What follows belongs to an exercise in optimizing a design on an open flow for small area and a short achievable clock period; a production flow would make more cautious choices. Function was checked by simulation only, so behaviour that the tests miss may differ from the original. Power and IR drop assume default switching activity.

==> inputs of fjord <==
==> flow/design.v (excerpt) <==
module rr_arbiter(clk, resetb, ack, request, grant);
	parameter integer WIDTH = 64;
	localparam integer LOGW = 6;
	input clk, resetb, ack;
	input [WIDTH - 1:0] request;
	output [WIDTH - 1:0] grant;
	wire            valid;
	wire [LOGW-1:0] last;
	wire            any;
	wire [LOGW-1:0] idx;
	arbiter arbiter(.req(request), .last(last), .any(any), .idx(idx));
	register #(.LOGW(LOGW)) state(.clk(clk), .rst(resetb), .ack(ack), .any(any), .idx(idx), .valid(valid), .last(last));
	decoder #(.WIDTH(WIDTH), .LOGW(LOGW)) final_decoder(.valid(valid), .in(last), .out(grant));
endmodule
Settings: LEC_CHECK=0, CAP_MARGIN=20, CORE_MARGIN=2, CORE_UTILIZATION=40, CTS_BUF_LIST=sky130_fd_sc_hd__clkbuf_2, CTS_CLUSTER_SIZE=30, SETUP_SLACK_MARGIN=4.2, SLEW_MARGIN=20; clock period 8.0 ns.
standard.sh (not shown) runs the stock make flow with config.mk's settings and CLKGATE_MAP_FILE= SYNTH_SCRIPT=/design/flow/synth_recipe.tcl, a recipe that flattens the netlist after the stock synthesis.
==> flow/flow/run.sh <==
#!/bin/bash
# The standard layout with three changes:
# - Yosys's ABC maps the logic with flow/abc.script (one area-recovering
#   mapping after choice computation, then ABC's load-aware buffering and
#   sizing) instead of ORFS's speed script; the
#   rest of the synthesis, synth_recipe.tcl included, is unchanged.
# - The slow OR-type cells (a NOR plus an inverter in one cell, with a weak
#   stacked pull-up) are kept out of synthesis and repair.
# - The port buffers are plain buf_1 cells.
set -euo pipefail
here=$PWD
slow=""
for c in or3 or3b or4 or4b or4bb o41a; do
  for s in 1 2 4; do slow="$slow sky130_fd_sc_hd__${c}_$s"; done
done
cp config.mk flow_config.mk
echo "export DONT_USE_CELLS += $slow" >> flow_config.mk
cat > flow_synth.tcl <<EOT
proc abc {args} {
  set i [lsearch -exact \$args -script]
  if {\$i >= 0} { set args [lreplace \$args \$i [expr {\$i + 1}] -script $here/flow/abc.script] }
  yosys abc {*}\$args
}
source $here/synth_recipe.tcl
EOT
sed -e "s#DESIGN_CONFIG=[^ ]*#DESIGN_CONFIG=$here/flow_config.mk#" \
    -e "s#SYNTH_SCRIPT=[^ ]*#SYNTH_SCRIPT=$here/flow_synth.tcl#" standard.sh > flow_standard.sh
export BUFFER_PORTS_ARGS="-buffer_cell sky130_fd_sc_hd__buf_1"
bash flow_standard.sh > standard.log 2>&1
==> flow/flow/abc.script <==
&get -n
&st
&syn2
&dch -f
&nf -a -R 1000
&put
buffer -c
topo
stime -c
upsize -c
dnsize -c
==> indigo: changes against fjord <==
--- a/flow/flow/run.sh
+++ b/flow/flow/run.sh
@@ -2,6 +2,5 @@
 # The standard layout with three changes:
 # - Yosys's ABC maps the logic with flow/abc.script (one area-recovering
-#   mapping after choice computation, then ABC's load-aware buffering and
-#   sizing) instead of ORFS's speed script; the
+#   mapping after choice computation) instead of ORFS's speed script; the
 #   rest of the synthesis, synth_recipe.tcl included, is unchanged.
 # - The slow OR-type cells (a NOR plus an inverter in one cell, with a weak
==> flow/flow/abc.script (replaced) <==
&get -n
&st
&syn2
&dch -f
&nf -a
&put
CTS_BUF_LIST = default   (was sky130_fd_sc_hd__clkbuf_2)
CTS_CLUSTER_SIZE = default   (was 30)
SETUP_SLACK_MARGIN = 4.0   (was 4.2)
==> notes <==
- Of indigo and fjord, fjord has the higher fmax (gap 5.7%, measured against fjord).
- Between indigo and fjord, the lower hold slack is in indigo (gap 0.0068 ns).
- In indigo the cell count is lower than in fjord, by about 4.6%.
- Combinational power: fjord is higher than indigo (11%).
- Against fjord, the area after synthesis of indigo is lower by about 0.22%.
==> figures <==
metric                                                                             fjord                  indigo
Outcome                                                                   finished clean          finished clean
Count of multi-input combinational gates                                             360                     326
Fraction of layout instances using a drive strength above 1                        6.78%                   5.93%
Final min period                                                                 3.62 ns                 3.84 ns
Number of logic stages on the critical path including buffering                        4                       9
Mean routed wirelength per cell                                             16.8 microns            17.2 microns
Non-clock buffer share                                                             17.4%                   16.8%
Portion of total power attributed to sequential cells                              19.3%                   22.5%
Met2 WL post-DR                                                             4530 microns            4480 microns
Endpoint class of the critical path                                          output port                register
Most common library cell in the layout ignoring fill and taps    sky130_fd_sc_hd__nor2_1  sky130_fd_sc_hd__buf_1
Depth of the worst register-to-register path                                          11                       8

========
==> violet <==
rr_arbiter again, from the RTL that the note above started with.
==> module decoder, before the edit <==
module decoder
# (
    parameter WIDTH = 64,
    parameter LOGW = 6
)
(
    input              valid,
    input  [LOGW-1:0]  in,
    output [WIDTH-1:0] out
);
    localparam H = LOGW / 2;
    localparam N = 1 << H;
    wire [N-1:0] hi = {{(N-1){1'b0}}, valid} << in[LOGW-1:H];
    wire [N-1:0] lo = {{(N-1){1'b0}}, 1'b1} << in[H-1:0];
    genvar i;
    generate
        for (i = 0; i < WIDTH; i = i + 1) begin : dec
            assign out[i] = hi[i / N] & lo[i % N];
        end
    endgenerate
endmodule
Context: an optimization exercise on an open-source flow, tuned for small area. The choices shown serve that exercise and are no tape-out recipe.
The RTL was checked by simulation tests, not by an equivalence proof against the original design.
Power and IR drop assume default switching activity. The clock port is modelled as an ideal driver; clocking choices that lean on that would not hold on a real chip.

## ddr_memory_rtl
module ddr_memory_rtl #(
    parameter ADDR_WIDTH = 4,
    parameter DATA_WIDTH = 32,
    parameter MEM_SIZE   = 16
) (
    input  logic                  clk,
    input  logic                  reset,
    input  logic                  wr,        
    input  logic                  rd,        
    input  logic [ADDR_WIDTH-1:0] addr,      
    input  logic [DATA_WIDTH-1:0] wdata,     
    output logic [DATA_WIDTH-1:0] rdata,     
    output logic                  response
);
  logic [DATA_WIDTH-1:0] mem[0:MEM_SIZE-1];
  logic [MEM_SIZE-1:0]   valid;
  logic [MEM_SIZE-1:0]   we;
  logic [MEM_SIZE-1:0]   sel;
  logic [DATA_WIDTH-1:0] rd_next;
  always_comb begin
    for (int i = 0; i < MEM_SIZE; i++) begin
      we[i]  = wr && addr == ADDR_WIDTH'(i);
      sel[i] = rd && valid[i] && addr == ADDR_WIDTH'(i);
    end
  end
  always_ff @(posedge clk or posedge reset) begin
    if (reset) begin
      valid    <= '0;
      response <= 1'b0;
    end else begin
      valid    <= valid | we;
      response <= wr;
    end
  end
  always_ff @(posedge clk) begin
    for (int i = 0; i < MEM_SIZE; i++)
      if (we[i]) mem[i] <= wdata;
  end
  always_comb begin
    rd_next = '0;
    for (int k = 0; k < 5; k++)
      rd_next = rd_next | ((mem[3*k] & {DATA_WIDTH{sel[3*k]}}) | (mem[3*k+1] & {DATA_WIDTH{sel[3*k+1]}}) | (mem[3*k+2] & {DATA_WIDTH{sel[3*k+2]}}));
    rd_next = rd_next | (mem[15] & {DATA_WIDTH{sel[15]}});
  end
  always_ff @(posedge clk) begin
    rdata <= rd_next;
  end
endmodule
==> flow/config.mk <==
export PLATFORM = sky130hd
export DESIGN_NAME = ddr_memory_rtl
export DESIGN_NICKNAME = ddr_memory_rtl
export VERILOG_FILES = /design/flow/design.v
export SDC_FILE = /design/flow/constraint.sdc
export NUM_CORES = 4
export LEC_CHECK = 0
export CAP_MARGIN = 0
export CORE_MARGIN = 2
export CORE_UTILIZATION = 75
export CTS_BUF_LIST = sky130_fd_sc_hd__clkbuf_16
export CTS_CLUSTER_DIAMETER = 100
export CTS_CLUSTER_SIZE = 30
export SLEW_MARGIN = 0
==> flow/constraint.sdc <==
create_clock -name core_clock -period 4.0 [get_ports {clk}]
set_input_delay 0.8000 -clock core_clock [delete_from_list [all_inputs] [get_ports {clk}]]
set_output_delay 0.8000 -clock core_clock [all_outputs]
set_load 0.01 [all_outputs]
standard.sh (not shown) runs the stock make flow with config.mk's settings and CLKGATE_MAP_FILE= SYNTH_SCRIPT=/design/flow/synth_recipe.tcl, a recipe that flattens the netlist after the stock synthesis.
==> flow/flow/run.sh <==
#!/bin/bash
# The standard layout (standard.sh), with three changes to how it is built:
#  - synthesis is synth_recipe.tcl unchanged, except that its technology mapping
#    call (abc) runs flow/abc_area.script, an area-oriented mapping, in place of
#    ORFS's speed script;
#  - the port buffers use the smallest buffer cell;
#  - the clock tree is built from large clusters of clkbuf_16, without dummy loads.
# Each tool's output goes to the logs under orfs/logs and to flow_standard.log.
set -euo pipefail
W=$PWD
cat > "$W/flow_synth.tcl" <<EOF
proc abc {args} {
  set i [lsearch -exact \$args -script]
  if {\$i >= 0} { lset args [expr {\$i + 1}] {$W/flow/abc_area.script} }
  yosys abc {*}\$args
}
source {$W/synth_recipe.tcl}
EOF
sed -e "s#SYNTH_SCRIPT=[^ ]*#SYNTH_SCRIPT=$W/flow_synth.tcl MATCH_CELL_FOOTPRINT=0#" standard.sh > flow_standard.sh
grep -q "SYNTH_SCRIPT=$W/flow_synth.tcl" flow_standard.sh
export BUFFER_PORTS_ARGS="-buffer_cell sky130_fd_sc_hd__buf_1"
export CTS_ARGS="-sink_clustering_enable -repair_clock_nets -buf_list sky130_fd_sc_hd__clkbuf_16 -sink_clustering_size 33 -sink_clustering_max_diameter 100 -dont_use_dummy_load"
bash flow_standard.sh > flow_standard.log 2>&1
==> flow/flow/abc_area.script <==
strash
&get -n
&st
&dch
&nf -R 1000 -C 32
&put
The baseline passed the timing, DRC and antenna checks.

ABOUT THIS TASK:
Search the data above for "microns" and copy every line where it turns up.

EXPECTED OUTPUT:
Mean routed wirelength per cell                                             16.8 microns            17.2 microns
Met2 WL post-DR                                                             4530 microns            4480 microns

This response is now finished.